Due to the existence of gradient explosion and gradient vanishing problems in traditional recurrent neural networks (RNNs), advanced architectures such as the Long Short-Term Memory (LSTM) network³⁰ and the Gated Recurrent Unit (GRU) network³¹ have been developed. The BiGRU is a widely adopted variant of GRU that enhances sequential modeling capability by incorporating both forward and backward temporal dependencies. Similar to the Bidirectional LSTM (BiLSTM), the BiGRU can capture contextual information from both past and future time steps, which is particularly advantageous for time series analysis, such as vibration signals from metro vehicle systems. Compared to BiLSTM, BiGRU offers a simpler structure with fewer parameters, while maintaining comparable performance in sequence prediction and classification tasks. This makes it highly suitable for real-time condition monitoring and resource-constrained deployment scenarios.

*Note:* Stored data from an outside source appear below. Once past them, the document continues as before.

$ cat src/rtl/alu_mc.sv
// rtl/alu_mc.sv - multi-cycle saturating ALU with start/done handshake and bit-serial shifts
module alu_mc #(
  parameter int WIDTH   = 16,
  parameter int LANE    = 4,
  parameter int SHAMT_W = 4
) (
  input  logic             clk,
  input  logic             rst_n,
  input  logic             start,
  input  logic [2:0]       opcode,
  input  logic [WIDTH-1:0] a,
  input  logic [WIDTH-1:0] b,
  output logic             busy,
  output logic             done,
  output logic [WIDTH-1:0] result,
  output logic [2:0]       flags,
  output logic             error
);

  typedef enum logic [1:0] {S_IDLE, S_EXEC, S_DONE} state_t;

  localparam logic [2:0] OP_ADD    = 3'b000;
  localparam logic [2:0] OP_SUB    = 3'b001;
  localparam logic [2:0] OP_XOR    = 3'b010;
  localparam logic [2:0] OP_RED    = 3'b011;
  localparam logic [2:0] OP_SLL    = 3'b100;
  localparam logic [2:0] OP_SRA    = 3'b101;
  localparam logic [2:0] OP_ROR    = 3'b110;
  localparam logic [2:0] OP_PADDSB = 3'b111;

  localparam logic [WIDTH-1:0] SAT_MAX  = {1'b0, {(WIDTH-1){1'b1}}};
  localparam logic [WIDTH-1:0] SAT_MIN  = {1'b1, {(WIDTH-1){1'b0}}};
  localparam logic [LANE-1:0]  LANE_MAX = {1'b0, {(LANE-1){1'b1}}};
  localparam logic [LANE-1:0]  LANE_MIN = {1'b1, {(LANE-1){1'b0}}};

  state_t             state_q;
  logic [2:0]         op_q;
  logic [WIDTH-1:0]   a_q;
  logic [WIDTH-1:0]   b_q;
  logic [SHAMT_W-1:0] cnt_q;
  logic               busy_q;
  logic               done_q;
  logic [WIDTH-1:0]   result_q;
  logic [2:0]         flags_q;
  logic               error_q;

  logic [WIDTH:0]     addsub_ext;
  logic               addsub_ovf;
  logic [WIDTH-1:0]   addsub_sat;
  logic [WIDTH-1:0]   red_sum;
  logic [WIDTH-1:0]   padd_res;
  logic [LANE:0]      lane_sum;
  logic [WIDTH-1:0]   shift_step;
  logic               is_shift;
  logic               is_arith;
  logic               last_step;
  logic [WIDTH-1:0]   fin_res_d;
  logic [2:0]         fin_flags_d;
  logic               fin_err_d;

  always_comb begin
    is_shift = (op_q == OP_SLL) || (op_q == OP_SRA) || (op_q == OP_ROR);
    is_arith = (op_q == OP_ADD) || (op_q == OP_SUB);
    last_step = !is_shift || (cnt_q <= SHAMT_W'(1));

    // One extra sign bit exposes signed overflow as a mismatch of the top two bits
    if (op_q == OP_SUB) addsub_ext = {a_q[WIDTH-1], a_q} - {b_q[WIDTH-1], b_q};
    else                addsub_ext = {a_q[WIDTH-1], a_q} + {b_q[WIDTH-1], b_q};
    addsub_ovf = addsub_ext[WIDTH] ^ addsub_ext[WIDTH-1];
    if (addsub_ovf) addsub_sat = addsub_ext[WIDTH] ? SAT_MIN : SAT_MAX;
    else            addsub_sat = addsub_ext[WIDTH-1:0];

    red_sum = '0;
    for (int i = 0; i < WIDTH/8; i++) begin
      red_sum = red_sum + WIDTH'($signed(a_q[8*i +: 8])) + WIDTH'($signed(b_q[8*i +: 8]));
    end

    padd_res = '0;
    lane_sum = '0;
    for (int i = 0; i < WIDTH/LANE; i++) begin
      lane_sum = {a_q[i*LANE+LANE-1], a_q[i*LANE +: LANE]} +
                 {b_q[i*LANE+LANE-1], b_q[i*LANE +: LANE]};
      if (lane_sum[LANE] ^ lane_sum[LANE-1])
        padd_res[i*LANE +: LANE] = lane_sum[LANE] ? LANE_MIN : LANE_MAX;
      else
        padd_res[i*LANE +: LANE] = lane_sum[LANE-1:0];
    end

    case (op_q)
      OP_SLL:  shift_step = {a_q[WIDTH-2:0], 1'b0};
      OP_SRA:  shift_step = {a_q[WIDTH-1], a_q[WIDTH-1:1]};
      default: shift_step = {a_q[0], a_q[WIDTH-1:1]};
    endcase

    case (op_q)
      OP_ADD, OP_SUB:         fin_res_d = addsub_sat;
      OP_XOR:                 fin_res_d = a_q ^ b_q;
      OP_RED:                 fin_res_d = red_sum;
      OP_SLL, OP_SRA, OP_ROR: fin_res_d = (cnt_q == '0) ? a_q : shift_step;
      default:                fin_res_d = padd_res;
    endcase

    fin_err_d   = is_arith & addsub_ovf;
    fin_flags_d = {fin_res_d == '0,
                   is_arith ? addsub_ovf : flags_q[1],
                   is_arith ? addsub_sat[WIDTH-1] : flags_q[0]};
  end

  always_ff @(posedge clk or negedge rst_n) begin
    if (!rst_n) begin
      state_q  <= S_IDLE;
      op_q     <= '0;
      a_q      <= '0;
      b_q      <= '0;
      cnt_q    <= '0;
      busy_q   <= 1'b0;
      done_q   <= 1'b0;
      result_q <= '0;
      flags_q  <= '0;
      error_q  <= 1'b0;
    end else begin
      case (state_q)
        S_EXEC: begin
          if (last_step) begin
            result_q <= fin_res_d;
            flags_q  <= fin_flags_d;
            error_q  <= fin_err_d;
            cnt_q    <= '0;
            busy_q   <= 1'b0;
            done_q   <= 1'b1;
            state_q  <= S_DONE;
          end else begin
            // Shifts walk a_q one bit position per cycle
            a_q   <= shift_step;
            cnt_q <= cnt_q - SHAMT_W'(1);
          end
        end
        default: begin
          done_q <= 1'b0;
          if (start) begin
            op_q    <= opcode;
            a_q     <= a;
            b_q     <= b;
            cnt_q   <= b[SHAMT_W-1:0];
            busy_q  <= 1'b1;
            state_q <= S_EXEC;
          end else begin
            state_q <= S_IDLE;
          end
        end
      endcase
    end
  end

  assign busy   = busy_q;
  assign done   = done_q;
  assign result = result_q;
  assign flags  = flags_q;
  assign error  = error_q;

endmodule
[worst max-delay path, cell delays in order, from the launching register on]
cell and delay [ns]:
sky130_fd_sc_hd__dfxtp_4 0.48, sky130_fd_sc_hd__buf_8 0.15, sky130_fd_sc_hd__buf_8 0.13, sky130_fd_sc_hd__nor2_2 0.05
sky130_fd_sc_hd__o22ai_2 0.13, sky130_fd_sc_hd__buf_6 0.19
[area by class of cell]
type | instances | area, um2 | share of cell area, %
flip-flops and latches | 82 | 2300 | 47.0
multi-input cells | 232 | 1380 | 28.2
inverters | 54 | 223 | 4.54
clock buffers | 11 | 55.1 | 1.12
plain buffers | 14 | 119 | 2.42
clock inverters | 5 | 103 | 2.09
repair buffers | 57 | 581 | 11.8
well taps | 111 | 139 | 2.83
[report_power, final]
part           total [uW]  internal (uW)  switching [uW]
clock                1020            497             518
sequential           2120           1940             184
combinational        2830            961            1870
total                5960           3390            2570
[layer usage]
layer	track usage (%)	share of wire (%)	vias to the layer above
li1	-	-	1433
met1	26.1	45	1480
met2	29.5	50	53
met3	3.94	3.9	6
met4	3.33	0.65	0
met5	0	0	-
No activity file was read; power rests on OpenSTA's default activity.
### src/rtl/seq_div_if.sv
// Handshake bundle between the ALU control decoder (master) and the iterative divider (slave).
interface seq_div_if #(
  parameter int W = 32
);
  logic         div_load;
  logic         dact;
  logic [2:0]   funct3;
  logic         div_res_sel;
  logic [W-1:0] lhs;
  logic [W-1:0] rhs;
  logic         busy;
  logic         done;
  logic [W-1:0] result;

  modport master (
    output div_load, dact, funct3, div_res_sel, lhs, rhs,
    input  busy, done, result
  );

  modport slave (
    input  div_load, dact, funct3, div_res_sel, lhs, rhs,
    output busy, done, result
  );
endinterface
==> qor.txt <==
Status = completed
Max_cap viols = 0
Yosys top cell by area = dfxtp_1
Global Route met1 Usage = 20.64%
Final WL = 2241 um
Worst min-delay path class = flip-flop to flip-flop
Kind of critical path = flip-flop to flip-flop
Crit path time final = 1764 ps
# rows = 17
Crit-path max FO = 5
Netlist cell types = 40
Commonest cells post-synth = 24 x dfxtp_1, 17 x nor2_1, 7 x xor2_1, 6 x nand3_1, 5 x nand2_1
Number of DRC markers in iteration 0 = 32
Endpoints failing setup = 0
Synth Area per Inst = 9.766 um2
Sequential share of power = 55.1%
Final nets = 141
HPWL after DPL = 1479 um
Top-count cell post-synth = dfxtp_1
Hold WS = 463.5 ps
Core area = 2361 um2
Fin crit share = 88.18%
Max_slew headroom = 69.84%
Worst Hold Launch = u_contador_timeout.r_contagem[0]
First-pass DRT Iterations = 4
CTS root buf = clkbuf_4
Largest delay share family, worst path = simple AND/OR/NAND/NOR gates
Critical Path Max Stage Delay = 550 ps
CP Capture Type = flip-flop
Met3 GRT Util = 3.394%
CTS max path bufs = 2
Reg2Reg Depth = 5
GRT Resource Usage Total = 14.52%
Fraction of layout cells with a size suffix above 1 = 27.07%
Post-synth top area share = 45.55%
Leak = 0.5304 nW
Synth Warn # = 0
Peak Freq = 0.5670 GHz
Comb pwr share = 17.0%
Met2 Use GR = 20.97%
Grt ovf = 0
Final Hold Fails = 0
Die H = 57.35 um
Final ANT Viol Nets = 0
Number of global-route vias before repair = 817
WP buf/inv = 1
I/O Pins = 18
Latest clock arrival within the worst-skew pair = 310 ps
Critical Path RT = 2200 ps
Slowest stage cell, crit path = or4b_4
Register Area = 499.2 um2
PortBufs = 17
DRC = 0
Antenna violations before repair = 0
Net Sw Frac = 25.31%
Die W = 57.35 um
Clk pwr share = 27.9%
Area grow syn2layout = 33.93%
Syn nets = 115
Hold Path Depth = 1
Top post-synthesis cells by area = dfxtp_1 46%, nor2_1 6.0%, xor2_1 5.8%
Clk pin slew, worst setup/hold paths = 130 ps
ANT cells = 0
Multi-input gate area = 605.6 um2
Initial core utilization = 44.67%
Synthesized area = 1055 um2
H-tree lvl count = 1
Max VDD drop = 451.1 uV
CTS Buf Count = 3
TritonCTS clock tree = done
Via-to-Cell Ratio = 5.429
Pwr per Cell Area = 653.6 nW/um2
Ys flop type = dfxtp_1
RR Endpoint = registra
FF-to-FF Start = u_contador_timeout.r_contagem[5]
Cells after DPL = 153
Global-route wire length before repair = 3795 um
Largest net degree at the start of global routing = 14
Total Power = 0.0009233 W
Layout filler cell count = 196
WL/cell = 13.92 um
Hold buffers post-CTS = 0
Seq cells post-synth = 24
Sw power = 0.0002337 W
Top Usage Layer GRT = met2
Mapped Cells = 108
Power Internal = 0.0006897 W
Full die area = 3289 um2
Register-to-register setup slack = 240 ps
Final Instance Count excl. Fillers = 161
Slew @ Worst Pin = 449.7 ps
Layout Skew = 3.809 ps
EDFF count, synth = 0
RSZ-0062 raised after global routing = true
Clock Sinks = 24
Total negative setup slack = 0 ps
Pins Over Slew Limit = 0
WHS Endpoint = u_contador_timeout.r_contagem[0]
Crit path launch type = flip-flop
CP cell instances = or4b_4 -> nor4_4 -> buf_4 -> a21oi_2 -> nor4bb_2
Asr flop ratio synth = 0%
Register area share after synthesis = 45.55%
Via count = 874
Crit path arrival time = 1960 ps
$ cat src/rtl/mul_share_arbiter.sv
// mul_share_arbiter
// Round-robin sequencer that time-shares one external combinational 4x4
// multiplier among NREQ requesters. One operation is in flight at a time:
// accept (IDLE) -> drive operands (EXEC) -> hold response (RESP).
//
// Ports:
//   clk, rst        clock, asynchronous active-high reset
//   req_valid       per-requester request
//   req_data        requester i operands at [8i+7:8i], packed {q, m}
//   req_ready       one-hot grant (combinational), IDLE only
//   mul_operands    registered operand bus to the multiplier
//   mul_product     combinational product from the multiplier
//   rsp_valid       response available
//   rsp_id          index of the requester that owns the response
//   rsp_product     captured product m*q
//   rsp_ready       response consumer ready
//   busy            high in any state other than IDLE
//   ops_done        wrapping count of completed response handshakes
module mul_share_arbiter #(
    parameter int unsigned NREQ = 4,
    parameter int unsigned IDW  = $clog2(NREQ)
) (
    input  logic                clk,
    input  logic                rst,
    input  logic [NREQ-1:0]     req_valid,
    input  logic [8*NREQ-1:0]   req_data,
    output logic [NREQ-1:0]     req_ready,
    output logic [7:0]          mul_operands,
    input  logic [7:0]          mul_product,
    output logic                rsp_valid,
    output logic [IDW-1:0]      rsp_id,
    output logic [7:0]          rsp_product,
    input  logic                rsp_ready,
    output logic                busy,
    output logic [15:0]         ops_done
);

    typedef enum logic [1:0] {
        S_IDLE = 2'd0,
        S_EXEC = 2'd1,
        S_RESP = 2'd2
    } state_t;

    state_t           r_state;
    logic [IDW-1:0]   r_last_grant;
    logic [IDW-1:0]   r_id;
    logic [7:0]       r_op;
    logic             r_rsp_valid;
    logic [IDW-1:0]   r_rsp_id;
    logic [7:0]       r_rsp_product;
    logic             r_busy;
    logic [15:0]      r_ops_done;

    logic             w_found;
    logic [IDW-1:0]   w_sel;
    int unsigned      w_idx;
    logic [NREQ-1:0]  w_grant;
    logic             w_accept;

    // Round-robin search starting just after the last grant; the modulo keeps
    // the search inside 0..NREQ-1 when NREQ is not a power of two.
    always_comb begin
        w_found = 1'b0;
        w_sel   = '0;
        w_idx   = 0;
        for (int unsigned k = 1; k <= NREQ; k++) begin
            w_idx = (32'(r_last_grant) + k) % NREQ;
            if (!w_found && req_valid[w_idx]) begin
                w_found = 1'b1;
                w_sel   = IDW'(w_idx);
            end
        end
    end

    // Grant only in IDLE and never while reset is asserted.
    always_comb begin
        w_grant = '0;
        if (!rst && (r_state == S_IDLE) && w_found) begin
            w_grant = NREQ'(1) << w_sel;
        end
    end

    assign w_accept = |(req_valid & w_grant);

    // Sequencer: state, captured operands, response registers and counter.
    always_ff @(posedge clk or posedge rst) begin
        if (rst) begin
            r_state       <= S_IDLE;
            r_last_grant  <= IDW'(NREQ - 1);
            r_id          <= '0;
            r_op          <= 8'h00;
            r_rsp_valid   <= 1'b0;
            r_rsp_id      <= '0;
            r_rsp_product <= 8'h00;
            r_busy        <= 1'b0;
            r_ops_done    <= 16'h0000;
        end else begin
            case (r_state)
                S_IDLE: begin
                    if (w_accept) begin
                        r_op         <= req_data[8*w_sel +: 8];
                        r_id         <= w_sel;
                        r_last_grant <= w_sel;
                        r_state      <= S_EXEC;
                        r_busy       <= 1'b1;
                    end
                end
                S_EXEC: begin
                    // Multiplier has settled on r_op by the end of this cycle.
                    r_rsp_product <= mul_product;
                    r_rsp_id      <= r_id;
                    r_rsp_valid   <= 1'b1;
                    r_state       <= S_RESP;
                end
                S_RESP: begin
                    if (rsp_ready) begin
                        r_rsp_valid <= 1'b0;
                        r_ops_done  <= r_ops_done + 16'd1;
                        r_busy      <= 1'b0;
                        r_state     <= S_IDLE;
                    end
                end
                default: begin
                    r_state     <= S_IDLE;
                    r_rsp_valid <= 1'b0;
                    r_busy      <= 1'b0;
                end
            endcase
        end
    end

    assign req_ready    = w_grant;
    assign mul_operands = r_op;
    assign rsp_valid    = r_rsp_valid;
    assign rsp_id       = r_rsp_id;
    assign rsp_product  = r_rsp_product;
    assign busy         = r_busy;
    assign ops_done     = r_ops_done;

endmodule
$ cat config.mk
export PLATFORM = sky130hd
export DESIGN_NAME = mul_share_arbiter
export DESIGN_NICKNAME = d
export VERILOG_FILES = /design/src/rtl/mul_share_arbiter.sv
export SDC_FILE = /design/constraint.sdc
export NUM_CORES = 1
export LEC_CHECK = 0
export BUFFER_PORTS_ARGS = -buffer_cell sky130_fd_sc_hd__buf_2
export CAP_MARGIN = 5
export CORE_MARGIN = 2
export CORE_UTILIZATION = 29
export DETAILED_ROUTE_END_ITERATION = 16
export PLACE_DENSITY = 0.63
export SLEW_MARGIN = 10
export SYNTH_ARGS = -nofsm -noshare
export SYNTH_HDL_FRONTEND = slang
export SYNTH_SLANG_ARGS = --single-unit
$ cat constraint.sdc
create_clock -name clk -period 4.5 [get_ports clk]
set_input_delay 0.45 -clock clk [delete_from_list [all_inputs] [get_ports clk]]
set_output_delay 0.45 -clock clk [all_outputs]
set_load 0.05 [all_outputs]
==> qor.yml <==
first_iter_violations: 58
fin_ws_ns: 1.70
max_slew_margin_pct: 38.7
crit_chain: "nor2b_4, o21a_1, nor3_4, and2_1, buf_2"
cts_buffers: 5
io_pins: 87
finalSetupTns_ns: 0
cts_tree: "done"
fillCellCount: 710
critPathArrivalTime_ns: 2.35
swShare_pct: 47.9
hpwl_mm: 3.70
final_layout_size_suffix_gt1_share_pct: 39.2
yosysSeqAreaShare_pct: 49.4
grt_pass1_vias: 1633
fin_skew_ns: 0.0104
synthFlopType: "dfrtp_1"
grt_pass1_wl_mm: 7.96
port_buffers: 86
viasPerCell: 4.56
clock_sinks: 42
antenna_found_initial: 0
ys_async_sr_fraction_pct: 100
post_cts_buffers: 0
tightest_slew_ns: 0.917
pwr-share-comb_pct: 51.1
hold_viol_final: 0
regToRegStartpoint: "r_last_grant[0]"
ant_nets: 0
core_area_um2: 7180
drc: 0
rsz0062_at_grt: "false"
placed_cell_area_um2: 2650
mostFrequentLayoutCells: "buf_2, dfrtp_1, nand2_1"
r2r-end: "mul_operands[7]"
end_kind: "output pin"
cp_slowest_cell: "nor3_4"
leakagePower_nw: 1.38
holdBufCountCts: 0
synth_top_area_cell: "dfrtp_1"
setup_violations: 0
avgSynthCellArea_um2: 11.2
cts_resized: 0
reg2regPathDepth: 5
std_cell_rows: 31
required_ns: 4.05
wl_mm: 4.70
h-tree-depth: 2
path_max_fanout: 13
fin_crit_sh_pct: 62.2
synth_cells: 190
peakVddDrop_mv: 0.179
detailedPlace.worstSlack_ns: 1.91
synthesis.area_um2: 2130
dieArea_um2: 8050
crit_family: "simple AND/OR/NAND/NOR gates"
power.internal_mw: 0.951
cap_viol_max_count: 0
ys_seq_elements: 42
cts-root-buf: "clkbuf_8"
ys_types: 43
fin_util_pct: 38.5
outcome: "complete, no violations"
p_clk_share_pct: 15.8
p_seq_share_pct: 33.1
antennaDiodeCount: 0
start_kind: "flip-flop"
crit_buf_inv: 1
synth_top_cell_area_share_pct: 46.9
switching_power_mw: 0.876
chipHeight_um: 89.7
path_clk_slew_ns: 0.08
yosysWarnings: 0
synth_edf_count: 0
cts.path.max_buffers: 2
wl_per_cell_um: 12.5
worstSetupPathType: "flip-flop to output pin"
overflow: 0
max_stage_delay_ns: 0.63
clock_latency_ns: 0.29
start_util_pct: 29.7
timing.fmax_ghz: 0.357
fin_nets: 325
vias: 1718
synthTopCellsByArea: "dfrtp_1, mux2_1, nand2_1"
fp.dieW_um: 89.7
final_common_cell: "buf_2"
hold_class: "input pin to asynchronous set/reset pin"
routabilityCongestion: 0.747
dr.pass1.iters: 4
syn2layout_area_growth_pct: 29.5
syn-num-nets: 238
grt_max_degree: 27
post-route-cell-area_um2: 2760
maxSlewViolCount: 0
crit_start: "r_last_grant[0]"
track_usage_pct: 12.0
post-route-min-period_ns: 2.80
powerDensity_nw_per_um2: 662
rrSetupSlack_ns: 2.35
[worst max path at each step]
stage,to,cells after the start
5_1_grt,req_ready[0],5
3_5_place_dp,req_ready[2],7
2_1_floorplan,req_ready[2],5
3_3_place_gp,req_ready[2],7
6_report,req_ready[0],5
4_1_cts,req_ready[0],5
[logic make-up after synthesis]
logic type / after synthesis / synth area share, %
compound gates: 36 / 13.3
simple gates: 68 / 18.5
mux: 19 / 9.57
fa+ha+maj: 1 / 0.587
xor+xnor: 15 / 6.16
buf+inv: 9 / 2.41
flops: 42 / 49.4
[per-stage QoR]
step / instances / total power [mW] / hold slack, ns
finish: 377 / 1.83 / 0.142
global route: 377 / 1.94 / 0.165
CTS: 377 / 1.85 / 0.149
detailed placement: 369 / 1.56 / 0.458
global placement: 369 / 1.54 / 0.454
floorplan: 190 / 1.35 / 0.443
[cell type report]
class,count,area [µm²],area share (%)
multi-input cells,139,1030,37.2
repair buffers,87,438,15.9
flip-flops and latches,42,1050,38.2
well taps,99,124,4.49
clock buffers,6,72.6,2.63
inverters,2,7.51,0.272
clock inverters,2,37.5,1.36
[metal layers]
| layer | GRT usage, % | up-vias | part of all wire, % | wire [µm] |
|---|---|---|---|---|
| met4 | 3.46 | 0 | 0.49 | 23 |
| li1 | - | 857 | - | - |
| met5 | 0 | - | 0 | 0 |
| met1 | 17.2 | 793 | 49 | 2300 |
| met3 | 3.35 | 2 | 7.1 | 334 |
| met2 | 17.7 | 66 | 43 | 2040 |
[cells in the mapped netlist, types with 2 or more instances]
master,n
and4_1,8
dfstp_2,2
o21a_1,3
dfrtp_1,40
and3_1,6
a21oi_1,2
o21ai_0,6
nor2_1,10
o211ai_2,5
xnor2_1,9
nand2b_1,3
nand2_1,25
o31a_1,8
xor2_1,6
nor2b_1,3
o21ai_1,5
buf_2,2
clkbuf_1,2
mux2_1,11
mux2i_1,8
buf_6,2
o211ai_1,3
[state kept, by name, indices dropped and copies added, names as in the netlist]
register and count:
ops_done 16, mul_operands 8, rsp_product 8, r_id 2, r_last_grant 2, r_state 2
rsp_id 2, busy 1, rsp_valid 1
[power groups by stage]
stage / clock, mW / sequential (mW) / combinational, mW
6_report: 0.289 / 0.605 / 0.934
5_1_grt: 0.315 / 0.627 / 0.998
4_1_cts: 0.298 / 0.607 / 0.944
3_5_place_dp: 0 / 0.613 / 0.944
3_3_place_gp: 0 / 0.610 / 0.933
2_1_floorplan: 0 / 0.982 / 0.367
Power figures use the tool's default switching activity.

The GRU network simplifies the LSTM structure by construct the update gate. Additionally, unlike LSTM, GRU does not utilize an explicit memory cell. Instead, it introduces a direct linear dependency between the current hidden state $h_{t}$ and the previous hidden state $h_{t - 1}$ through a reset gate. Structure of GRU: Let the input vector be $x_{t}$ , the previous hidden state be $h_{t - 1}$ , the current hidden state be $h_{t}$ , and the candidate hidden state be ${\tilde{h}}_{t}$ . Then, the expressions for the reset gate $r_{t}$ and update gate $z_{t}$ are defined as:

{\tilde{h}}_{t} = \tanh [W (r_{t} \cdot h_{t - 1}, x_{t})]

(7)

r_{t} = σ [W_{r} (h_{t - 1}, x_{t})]

(8)

h_{t} = z_{t} \cdot {\tilde{h}}_{t} + (1 - z_{t}) \cdot h_{t - 1}

(9)

z_{t} = σ [W_{z} (h_{t - 1}, x_{t})]

(10)

Inspired by the gating mechanisms in BiLSTM networks,³² researchers have proposed the BiGRU model, which is composed of both a forward GRU and a backward GRU. The final output of BiGRU is determined by the combined states of these two parallel GRU layers. This bidirectional architecture enables the model to extract feature information that may otherwise be overlooked, thereby enhancing its ability to model contextual information within sequences.

Attention mechanism

The attention mechanism has become a widely adopted information selection strategy in deep learning, enabling models to assign greater focus to specific regions or components of the input that are more relevant to the task at hand.³³ While attention mechanisms can be employed as standalone modules, they are more commonly integrated into neural networks or other machine learning models to enhance representation learning and performance.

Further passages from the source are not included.